I nodded, unable to speak. My throat was too tight, swollen with unwept tears. The air in the room was getting heavier, denser, thickening like syrup. They were opening their scent glands, pushing their pheromones into the atmosphere with conscious, aggressive intent.

Chai. Bourbon. Dark Chocolate.

They twisted together, distinct notes merging into a symphony. It created a new atmosphere, a microclimate that existed only on this mattress. It smelled like a bakery in winter, like a library with a fire roaring, like home.

"I’m going to mark her," Anders said softly.

My breath rushed in. I wasn’t ready for something like that, was I?

“Not permanently,” Anders added a moment later, as though he’d been gauging my reaction before he decided whether or not he was going to do it.

He reached out, his hand large and manicured, running it down my arm until he gripped my wrist and pinned my hand to the sheet, exposing the pale skin of my inner arm.

A second later, he brought my pulse point to his mouth and bit down, not breaking skin, but scraping his teeth against the delicate flesh hard enough to bruise, licking the spot immediately after soothing the sting.

"Mine," Anders growled against my skin, the vibration running up my arm. "My asset. My responsibility. I didn't step in then, but I am stepping in now."

Simon’s hands were everywhere. He was the detail work. While Daniel provided the crushing, comforting weight, Simon’s restless, creative fingers traced the map of my body. He drew invisible lines across my stomach, circled the heaviness of my breasts, mapped the curve of my throat.

"You are so vibrant," Simon whispered, kissing my shoulder, rubbing his cheek against my skin like a cat claiming territory. "Burnt sugar suits you better than salt, Tess. Wear it. Let me cover you in graphite and sugar until the gray is gone."

"I need..." I gasped, my hips bucking upward involuntarily, seeking the friction of Daniel’s thigh. The heat hadn't abated; the drop hadn't killed the fire, it had only banked the coals. I felt raw, open, an exposed nerve ending waiting for the signal to fire again.

"We know," Daniel hummed against my collarbone. The deep vibration of his voice went straight to my marrow, soothing the ache in my bones. "We aren't done. We don't leave things unfinished."

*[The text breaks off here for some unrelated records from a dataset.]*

File: src/rtl/septet_packer_top_macros.svh
// Assertion macros shared by the septet packer RTL.
// Included by every module that carries concurrent checks; no other dependencies.
`ifndef SEPTET_PACKER_TOP_MACROS_SVH
`define SEPTET_PACKER_TOP_MACROS_SVH

`ifndef SYNTHESIS
// Whenever ante holds, cons must hold in the same cycle
`define SP_ASSERT_IMPLIES(lbl, clk, rstn, ante, cons) \
  lbl: assert property (@(posedge clk) disable iff (!rstn) (ante) |-> (cons)) \
    else $error("septet packer check failed");
// Whenever ante holds, cons must hold in the next cycle
`define SP_ASSERT_NEXT(lbl, clk, rstn, ante, cons) \
  lbl: assert property (@(posedge clk) disable iff (!rstn) (ante) |=> (cons)) \
    else $error("septet packer check failed");
`else
`define SP_ASSERT_IMPLIES(lbl, clk, rstn, ante, cons)
`define SP_ASSERT_NEXT(lbl, clk, rstn, ante, cons)
`endif

`endif

File: src/rtl/sp_pkg.sv
// Package for the septet packer: sizing constants and the job types passed
// between the front end, the job queue and the byte emitter. No dependencies.
package sp_pkg;

  // Character and byte sizing
  localparam int CHAR_W      = 7;
  localparam int BYTE_W      = 8;
  localparam int SYMBOL_BITS = 7;  // 5..7
  localparam int GROUP_CHARS = 8;
  localparam int GROUP_BITS  = SYMBOL_BITS * GROUP_CHARS;

  // Derived widths
  localparam int HELD_W  = $clog2(GROUP_CHARS);
  localparam int SHIFT_W = $clog2(GROUP_BITS);
  localparam int BITS_W  = $clog2(GROUP_BITS + BYTE_W);
  localparam int CNT_W   = $clog2(SYMBOL_BITS + 1);

  // Job queue sizing
  localparam int QUEUE_DEPTH = 2;
  localparam int QPTR_W      = (QUEUE_DEPTH > 1) ? $clog2(QUEUE_DEPTH) : 1;
  localparam int QCNT_W      = $clog2(QUEUE_DEPTH + 1);

  // One flush job: packed bits, low byte first, and how many bytes to send
  typedef struct packed {
    logic [GROUP_BITS-1:0] bits;
    logic [CNT_W-1:0]      nbytes;
  } job_t;

  // Front end to queue
  typedef struct packed {
    logic push;
    job_t job;
  } job_req_t;

  // Queue occupancy flags
  typedef struct packed {
    logic full;
    logic empty;
  } q_status_t;

endpackage

File: src/rtl/sp_front.sv
// Front end of the septet packer: takes characters, packs them into the
// group buffer and issues a flush job on a full group or message end. Uses sp_pkg.
`include "septet_packer_top_macros.svh"

module sp_front (
  input  logic                      clk_i,
  input  logic                      rst_ni,
  input  logic                      in_valid_i,
  output logic                      in_ready_o,
  input  logic [sp_pkg::CHAR_W-1:0] char_i,
  input  logic                      last_i,
  input  sp_pkg::q_status_t         q_status_i,
  output sp_pkg::job_req_t          job_req_o
);
  import sp_pkg::*;

  logic [GROUP_BITS-1:0] buf_q, buf_d;
  logic [HELD_W-1:0]     held_q, held_d;
  logic [GROUP_BITS-1:0] sym_ext;
  logic [SHIFT_W-1:0]    shift;
  logic [GROUP_BITS-1:0] merged;
  logic [HELD_W:0]       held_inc;
  logic [BITS_W-1:0]     bits_rnd;
  logic                  accept;
  logic                  emit;

  assign in_ready_o = !q_status_i.full;
  assign accept     = in_valid_i && in_ready_o;

  // Merge the new character in at its slot and size the flush
  always_comb begin
    sym_ext  = GROUP_BITS'(char_i[SYMBOL_BITS-1:0]);
    shift    = SHIFT_W'(held_q) * SHIFT_W'(SYMBOL_BITS);
    merged   = buf_q | (sym_ext << shift);
    held_inc = {1'b0, held_q} + (HELD_W+1)'(1);
    bits_rnd = BITS_W'(held_inc) * BITS_W'(SYMBOL_BITS) + BITS_W'(BYTE_W - 1);
    emit     = (held_q == HELD_W'(GROUP_CHARS - 1)) || last_i;
  end

  assign job_req_o.push       = accept && emit;
  assign job_req_o.job.bits   = merged;
  assign job_req_o.job.nbytes = CNT_W'(bits_rnd >> 3);

  // Buffer and count update
  always_comb begin
    buf_d  = buf_q;
    held_d = held_q;
    if (accept) begin
      if (emit) begin
        buf_d  = '0;
        held_d = '0;
      end else begin
        buf_d  = merged;
        held_d = held_inc[HELD_W-1:0];
      end
    end
  end

  always_ff @(posedge clk_i or negedge rst_ni) begin
    if (!rst_ni) begin
      buf_q  <= '0;
      held_q <= '0;
    end else begin
      buf_q  <= buf_d;
      held_q <= held_d;
    end
  end

  // A message end always leaves the buffer empty
  `SP_ASSERT_NEXT(end_clears_a, clk_i, rst_ni, accept && last_i, held_q == '0 && buf_q == '0)

endmodule

File: src/rtl/sp_queue.sv
// Short job queue between the packer front end and the byte emitter.
// Register-based ring of sp_pkg::job_t entries; uses sp_pkg.
`include "septet_packer_top_macros.svh"

module sp_queue (
  input  logic              clk_i,
  input  logic              rst_ni,
  input  sp_pkg::job_req_t  job_req_i,
  input  logic              pop_i,
  output sp_pkg::job_t      head_o,
  output sp_pkg::q_status_t status_o
);
  import sp_pkg::*;

  job_t              slot_q [QUEUE_DEPTH];
  logic [QPTR_W-1:0] wr_ptr_q, wr_ptr_d;
  logic [QPTR_W-1:0] rd_ptr_q, rd_ptr_d;
  logic [QCNT_W-1:0] cnt_q, cnt_d;

  function automatic logic [QPTR_W-1:0] ptr_next(input logic [QPTR_W-1:0] p);
    logic [QPTR_W-1:0] r;
    if (p == QPTR_W'(QUEUE_DEPTH - 1)) r = '0;
    else                               r = p + QPTR_W'(1);
    return r;
  endfunction

  assign status_o.full  = (cnt_q == QCNT_W'(QUEUE_DEPTH));
  assign status_o.empty = (cnt_q == '0);
  assign head_o         = slot_q[rd_ptr_q];

  // Pointer and occupancy update
  always_comb begin
    wr_ptr_d = job_req_i.push ? ptr_next(wr_ptr_q) : wr_ptr_q;
    rd_ptr_d = pop_i ? ptr_next(rd_ptr_q) : rd_ptr_q;
    cnt_d    = cnt_q;
    if (job_req_i.push && !pop_i) cnt_d = cnt_q + QCNT_W'(1);
    if (!job_req_i.push && pop_i) cnt_d = cnt_q - QCNT_W'(1);
  end

  always_ff @(posedge clk_i or negedge rst_ni) begin
    if (!rst_ni) begin
      wr_ptr_q <= '0;
      rd_ptr_q <= '0;
      cnt_q    <= '0;
    end else begin
      wr_ptr_q <= wr_ptr_d;
      rd_ptr_q <= rd_ptr_d;
      cnt_q    <= cnt_d;
    end
  end

  // Entry storage, payload only
  always_ff @(posedge clk_i) begin
    if (job_req_i.push) slot_q[wr_ptr_q] <= job_req_i.job;
  end

  `SP_ASSERT_IMPLIES(no_overflow_a, clk_i, rst_ni, job_req_i.push, !status_o.full)
  `SP_ASSERT_IMPLIES(no_underflow_a, clk_i, rst_ni, pop_i, !status_o.empty)

endmodule

File: src/rtl/sp_back.sv
// Byte emitter of the septet packer: takes flush jobs from the queue and
// sends their bytes one beat at a time from an output register. Uses sp_pkg.
`include "septet_packer_top_macros.svh"

module sp_back (
  input  logic                      clk_i,
  input  logic                      rst_ni,
  input  sp_pkg::q_status_t         q_status_i,
  input  sp_pkg::job_t              head_i,
  output logic                      pop_o,
  output logic                      out_valid_o,
  input  logic                      out_ready_i,
  output logic [sp_pkg::BYTE_W-1:0] byte_o,
  output logic                      last_o
);
  import sp_pkg::*;

  logic [GROUP_BITS-1:0] data_q, data_d;
  logic [CNT_W-1:0]      rem_q, rem_d;
  logic                  valid_q, valid_d;
  logic                  beat;
  logic                  final_beat;

  assign beat        = valid_q && out_ready_i;
  assign final_beat  = (rem_q == CNT_W'(1));
  assign pop_o       = !q_status_i.empty && (!valid_q || (beat && final_beat));
  assign out_valid_o = valid_q;
  assign byte_o      = data_q[BYTE_W-1:0];
  assign last_o      = final_beat;

  // Shift out one byte per beat; reload from the queue on the last one
  always_comb begin
    data_d  = data_q;
    rem_d   = rem_q;
    valid_d = valid_q;
    if (beat) begin
      data_d = data_q >> BYTE_W;
      rem_d  = rem_q - CNT_W'(1);
      if (final_beat) valid_d = 1'b0;
    end
    if (pop_o) begin
      data_d  = head_i.bits;
      rem_d   = head_i.nbytes;
      valid_d = 1'b1;
    end
  end

  always_ff @(posedge clk_i or negedge rst_ni) begin
    if (!rst_ni) begin
      valid_q <= 1'b0;
      rem_q   <= '0;
    end else begin
      valid_q <= valid_d;
      rem_q   <= rem_d;
    end
  end

  always_ff @(posedge clk_i) begin
    data_q <= data_d;
  end

  // A held byte always has a live count behind it
  `SP_ASSERT_IMPLIES(rem_live_a, clk_i, rst_ni, valid_q, rem_q != '0)

endmodule

File: src/rtl/septet_packer_top.sv
// Top level of the septet packer: front end, job queue and byte emitter.
// Depends on sp_pkg, sp_front, sp_queue and sp_back.
//
//   channel   dir   tdata                        tlast
//   s_axis    in    [6:0] char_in, [7] zero      message_end
//   m_axis    out   [7:0] packed_byte            run_last
//
// One character accepted per cycle while the job queue has room; characters
// completing a group of eight or ending a message push one job of up to
// seven bytes.
// Bytes leave at one per cycle from the emitter's output register while m_axis_tready
// is high; on full groups 7 beats leave per 8 characters.
// The causing character's job passes a queue slot, then the emitter's output register.
// Reset clears the buffer and empties the queue and emitter; no clearing pass is needed.
// Either side may stall freely; the two-entry queue decouples them.

module septet_packer_top (
  input  logic       clk_i,
  input  logic       rst_ni,
  input  logic       s_axis_tvalid,
  output logic       s_axis_tready,
  input  logic [7:0] s_axis_tdata,   // [6:0] char_in, [7] pad
  input  logic       s_axis_tlast,   // message_end
  output logic       m_axis_tvalid,
  input  logic       m_axis_tready,
  output logic [7:0] m_axis_tdata,   // [7:0] packed_byte
  output logic       m_axis_tlast    // run_last
);
  import sp_pkg::*;

  job_req_t  job_req;
  q_status_t q_status;
  job_t      head;
  logic      pop;

  sp_front u_front (
    .clk_i      (clk_i),
    .rst_ni     (rst_ni),
    .in_valid_i (s_axis_tvalid),
    .in_ready_o (s_axis_tready),
    .char_i     (s_axis_tdata[CHAR_W-1:0]),
    .last_i     (s_axis_tlast),
    .q_status_i (q_status),
    .job_req_o  (job_req)
  );

  sp_queue u_queue (
    .clk_i     (clk_i),
    .rst_ni    (rst_ni),
    .job_req_i (job_req),
    .pop_i     (pop),
    .head_o    (head),
    .status_o  (q_status)
  );

  sp_back u_back (
    .clk_i       (clk_i),
    .rst_ni      (rst_ni),
    .q_status_i  (q_status),
    .head_i      (head),
    .pop_o       (pop),
    .out_valid_o (m_axis_tvalid),
    .out_ready_i (m_axis_tready),
    .byte_o      (m_axis_tdata),
    .last_o      (m_axis_tlast)
  );

endmodule
File: config.mk
export PLATFORM = sky130hd
export DESIGN_NAME = septet_packer_top
export DESIGN_NICKNAME = d
export VERILOG_FILES = /design/src/rtl/sp_pkg.sv /design/src/rtl/sp_front.sv /design/src/rtl/sp_queue.sv /design/src/rtl/sp_back.sv /design/src/rtl/septet_packer_top.sv
export VERILOG_INCLUDE_DIRS = /design/src /design/src/rtl
export SDC_FILE = /design/constraint.sdc
export NUM_CORES = 1
export LEC_CHECK = 0
export BUFFER_PORTS_ARGS = -buffer_cell sky130_fd_sc_hd__buf_2
export CORE_MARGIN = 2
export CORE_UTILIZATION = 40
export DETAILED_ROUTE_END_ITERATION = 16
export GPL_ROUTABILITY_DRIVEN = 0
export GPL_TIMING_DRIVEN = 0
export HOLD_SLACK_MARGIN = 0.1
export PLACE_DENSITY = 0.63
export SLEW_MARGIN = 20
export SYNTH_ARGS = -nofsm -noshare
export SYNTH_HDL_FRONTEND = slang
export SYNTH_SLANG_ARGS = --single-unit
File: constraint.sdc
create_clock -name clk_i -period 6.45 [get_ports clk_i]
set_clock_uncertainty 0.2 [all_clocks]
set_input_delay 1.29 -clock clk_i [delete_from_list [all_inputs] [get_ports clk_i]]
set_output_delay 1.29 -clock clk_i [all_outputs]
set_load 0.03 [all_outputs]
### Word-level counts from Yosys, hierarchy flattened

Memories as Yosys holds them, arrays and structs flattened.
Cells that the tools add are included.

| cells by class | value |
|---|---|
| add/subtract/negate cells | 7 |
| multiply operators | 2 |
| equal/unequal tests | 3 |
| shift operators | 1 |
| muxes and demuxes | 15 |
| bitwise operators | 1 |
| reductions and logical operators | 19 |

Operators by type and width:

| kind | count |
|---|---|
| 56-bit two-way mux | 3 |
| 56-bit bitwise OR | 1 |
| 7-bit by 6-bit left shift with 56-bit output | 1 |
| 3-bit two-way mux | 3 |
| 1-bit logical AND | 7 |
| 1-bit two-way mux | 7 |
| 6-bit by 3-bit adder with 6-bit output, second input constant | 1 |
| 3-bit by 3-bit multiplier with 6-bit output, second input constant | 1 |
| 4-bit by 3-bit multiplier with 6-bit output, second input constant | 1 |
| 2-bit nonzero test | 3 |
| 1-bit zero test | 5 |
| 3-bit by 1-bit adder with 4-bit output, second input constant | 1 |
| 2-bit two-way mux | 2 |
| 3-bit by 1-bit == test with 1-bit output, second input constant | 1 |
| 3-bit == test, second input constant | 1 |
| 3-bit by 1-bit subtractor with 3-bit output, second input constant | 1 |
| 1-bit adder, second input constant | 2 |
| 2-bit by 1-bit adder with 2-bit output, second input constant | 1 |
| 2-bit == test, second input constant | 1 |
| 2-bit zero test | 1 |
| 1-bit logical OR | 2 |
| 2-bit AND reduction | 1 |
| 2-bit by 1-bit subtractor with 2-bit output, second input constant | 1 |

| storage, ports and cells | value |
|---|---|
| register bits | 123 |
| RAM bits | 118 |
| output and inout bits | 11 |
| word-level logic and storage cells | 57 |
| memories | 1 |

Memories:

| memory | depth | bits a word | rd ports | clocked after memory_dff | wr ports | RTL line | text |
|---|---|---|---|---|---|---|---|
| u_queue.slot_q | 2 | 59 | 1 | 0 | 1 | sp_queue.sv:15 | `job_t slot_q [QUEUE_DEPTH];` |

### Longest topological paths before layout

Gate-level depths: netlist (run 1).

| logic depth | value |
|---|---|
| depth in word-level cells | 8 |
| mapped depth | 12 |
| gate-level depth less buffers | 10 |

### Cells and area by module

A second synthesis (run 1) with hierarchy kept.

| second synthesis, totals | value |
|---|---|
| cell total of the unflattened synthesis | 680 |
| area, all modules | 10700.3 um^2 |

Modules (own cells, without submodules):

| module | instances | cells each | area each (um^2) |
|---|---|---|---|
| sp_queue | 1 | 200 | 4744.6 |
| sp_front | 1 | 330 | 3072.9 |
| sp_back | 1 | 150 | 2882.8 |

### Worst setup path after synthesis (run 1)

No wires, ideal clock.

| timing | value |
|---|---|
| path kind | input-to-reg |
| from | input s_axis_tvalid |
| to | memory u_queue.slot_q[0][0] in the netlist's numbering, enable pin |
| setup time | 0.476 ns |
| arrival time | 4.025 ns |
| required time | 5.774 ns |
| setup slack | 1.749 ns |
| stages | 4 |
| path buffers | 0 |
| cell sequence | nand2_4 -> nor2_4 -> inv_1 -> nor2_1 |

| between the ends | value |
|---|---|
| word-level cells in the longest chain between the ends | 4 |

RTL lines:

| item | RTL line | text |
|---|---|---|
| from (decl) | septet_packer_top.sv:20 | `input logic s_axis_tvalid,` |
| 1-bit logical AND | sp_front.sv:28 | `assign accept = in_valid_i && in_ready_o;` |
| 1-bit logical AND | sp_front.sv:40 | `assign job_req_o.push = accept && emit;` |
| 1-bit two-way mux | sp_queue.sv:54 | `if (job_req_i.push) slot_q[wr_ptr_q] <= job_req_i.job;` |
| 1-bit two-way mux (implied by the code) | sp_queue.sv:54 |  |
| to (decl) | sp_queue.sv:15 |  |

No other way between the ends.

==> metrics.txt, run 1 <==
cell family with most CP delay adder cells; synthesized instance count 734; unrepaired setup endpoints after global routing no; vias in the first global route 5732; sequential share of power 0.438; TNS Setup 0 ns; CTS tree built; Inserted Clock Buffers 26; Row Count 57; asr flop ratio synth 0.2780; post-route cell area 11390 sq um; Post-route DRC 0; Unique masters post-synth 44; Max VDD drop 0.1790 mV; post-synthesis register bit count 241; Clock Sinks 241; Worst EP arrival 4.13 ns; Lkg Pwr 4.839 nW; Worst Hold Class reg -> reg; combinational group share of total power 0.288; worst hold margin 0.2957 ns; core area 24390 sq um; DP Area 10560 sq um; CP max stage cell dfrtp_1; dominant cell by count in the synthesized netlist edfxtp_1; initial core utilization 0.4085; Tot GR Track Use 0.1652; non-filler instance count after layout 1125; cell taking the most area after synthesis edfxtp_1; area delta synth->final 14.34%; detailed placement HPWL 14.45 mm; Final period util 0.6334; DR iter-0 viols 456; Worst path most repeated cell ha_1; Port Buffers 15; area fraction of the dominant cell type after synthesis 0.5244; Main synth FF type edfxtp_1; Largest stage delay, worst path 0.56 ns; drt first pass iters 4; number of synthesis warnings 0; Layout Nets 809; Mapped Nets 762; hold_buf cts 0; relative slew slack 0.4851; Int Pwr 3.514 mW; Worst Setup End Kind flip-flop; PwrDens 454.0 nW/um^2; sequential area share after synthesis 0.6927; layout cells sized above 1 0.1660; die footprint 26190 sq um; Avg Vias per Cell 5.153; Clk pwr share 0.275; fmax 244.8 MHz; commonest cells in the netlist 174 x edfxtp_1, 73 x nor2_1, 67 x dfrtp_1, 58 x mux2i_1, 56 x nand2_1; final hold viol count 0; vias post-DR 5797; worst path bufs/invs 3; post_cts resized 0; fill count 2192; Die Y 161.8 um; setup bufs post-CTS 0; clk root buf clkbuf_16; Sw Pwr 1.658 mW; Required @ worst endpoint 6.50 ns; switching part of the total power 0.3206; Slew Limit Fails 0; critical path class reg -> reg; WL/cell 19.05 um; top post-synthesis cells by area edfxtp_1 52%, dfrtp_1 17%, mux2i_1 5.8%, nor2_1 2.8%, a31o_2 2.5%; startpoint types flip-flop; Worst-path clk slew 0.06 ns; insertion delay to the later sink of the worst-skew pair 0.51 ns; critical path cell sequence buf_2 > buf_1 > inv_1 > ha_1 > xnor2_1 > ha_1 > or2_2 > ha_1 > ha_1 > a21oi_1 > o21ai_0 > xnor2_1; status completed; antenna-violating nets left 0; H-tree depth 1; IO Count 24; Clock Path Buffers 3; EDFF count, synth 174; Total Wirelength 21.43 mm; first-pass GRT wire length 33.09 mm; max_cap viols 0; Setup-failing EPs final 0; Post-Syn Area per Cell 13.57 sq um; Antenna diodes 0; initial antenna violation count 0; fin crit period 4.086 ns; crit-path max FO 11; dpl cells 1077; Die Wd 161.8 um; Synth Cell Area 9963 sq um; Worst Max-Slew Pin Slew 0.7658 ns; largest net degree at the start of global routing 58; total global routing overflow 0
cells in the final DEF, fill, tap and decap left out, types with 15 or more instances in the layout:
| cell | synthesis | routed |
|---|---|---|
| edfxtp_1 | 174 | 174 |
| nor2_1 | 73 | 72 |
| dfrtp_1 | 67 | 67 |
| mux2i_1 | 58 | 58 |
| nand2_1 | 56 | 56 |
| o21ai_0 | 48 | 48 |
| a21oi_1 | 40 | 40 |
| buf_2 | 17 | 31 |
| a21o_1 | 30 | 30 |
| a31o_2 | 28 | 28 |
| clkbuf_16 | 0 | 27 |
| clkbuf_1 | 22 | 26 |
| a31oi_1 | 21 | 21 |
| ha_1 | 15 | 15 |
cell families (layout without fill, tap and decap cells):
family          after synthesis  after routing  share of synthesized area
mux                          59             59                    0.05940
flops                       241            241                     0.6927
compound gates              177            177                     0.1116
xor+xnor                     11             11                   0.009669
fa+ha+maj                    15             15                    0.01884
simple gates                155            155                    0.06907
buf+inv                      76            143                    0.03868
metrics by stage:
stage	util	total power [mW]	setup slack, ns
floorplan	-	3.276	1.749
global placement	0.4282	3.721	-0.2272
detailed placement	0.4330	3.771	2.407
CTS	0.4671	5.196	2.362
global route	0.4671	5.432	2.136
finish	0.4671	5.172	2.364
registers in the layout (all words and copies together), names as in the netlist, 2 cells and up:
signal / cells
u_front.buf_q: 56
u_back.data_q: 56
u_back.rem_q: 3
u_queue.cnt_q: 2
u_queue.slot_q: 118
u_front.held_q: 3
power by group through the flow:
stage	Sequential, mW	Combinational, mW	Clock [mW]
2_1_floorplan	2.26	1.02	0
3_3_place_gp	2.29	1.43	0
3_5_place_dp	2.29	1.48	0
4_1_cts	2.26	1.49	1.44
5_1_grt	2.30	1.64	1.50
6_report	2.26	1.49	1.42
worst paths after layout:
path                                    from  slack (ns)  cells after the start              endpoint
hold reg to reg            u_front.buf_q[20]        0.30                      2     u_front.buf_q[20]
setup reg to reg           u_front.held_q[0]        2.36                     12  u_queue.slot_q[0][2]
min in group asynchronous             rst_ni        0.48                      1     u_front.buf_q[51]
hold / removal             u_front.buf_q[20]        0.30                      2     u_front.buf_q[20]
setup / recovery           u_front.held_q[0]        2.36                     12  u_queue.slot_q[0][2]
max in group asynchronous             rst_ni        5.02                      2     u_front.buf_q[19]
metal layers:
metal	wire length, um	global-route usage	part of all wire
met1	9989	0.2377	0.47
met2	10120	0.2665	0.47
met3	1022	0.02528	0.048
met4	296	0.03781	0.014
met5	0	0	0
worst min-delay path, stage by stage (launching register included):
cell,delay [ns]
dfrtp_1,0.34
a21oi_1,0.04
nor2_1,0.07
final cells by class:
| cell class | count | area, sq um | share of cell area |
|---|---|---|---|
| flip-flops and latches | 241 | 6902 | 0.6058 |
| clock inverters | 13 | 85.08 | 0.007468 |
| well taps | 324 | 405.4 | 0.03558 |
| clock buffers | 35 | 745.7 | 0.06546 |
| repair buffers | 19 | 180.2 | 0.01582 |
| multi-input cells | 417 | 2686 | 0.2358 |
| inverters | 14 | 55.05 | 0.004832 |
| plain buffers | 62 | 332.8 | 0.02921 |
Note: power is estimated with default switching activity, not from simulation.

He shifted his hips. I felt the hard, blunt pressure of him against my entrance, slick with the remnants of Anders’ claim and my own desperate self-lubrication.

"May I?" Daniel asked.

It wasn't a question of permission, I had already given that with every breath, every look. It was a question of capacity. He knew how big he was. He knew I was small.

"Fill it," I begged, looking up into his warm hazel eyes. "Please. There's still space. There's still noise in my head. Push it out."

Daniel nodded solemnly. He looked at Anders. A silent communication passed between them, the pack leader and the muscle, the alpha and the anchor, coordinating the logistics of my salvation.

"Guide him," Anders told Simon, his voice rough.

Simon reached down between us, his slender hand finding Daniel’s hardness, guiding the massive reality of him to my center.

"Slow," Simon instructed, his voice tight with his own arousal. "She’s sensitive. Anders stretched her, but you're... you're a lot, Dan. You're a blunt instrument."

"I know," Daniel rasped. "I'll be water."

He entered me.

It wasn't a thrust. It was a geological event.

He sank into me by millimeters, filling every corner, stretching me differently than Anders had.

Where Anders was sharp, precise, and structural, Daniel was encompassing.

He felt like he was hugging me from the inside out, like he was rewriting my anatomy to make room for his devotion.

"Oh, god," I cried out, my head falling back against Simon’s shoulder, my neck arching.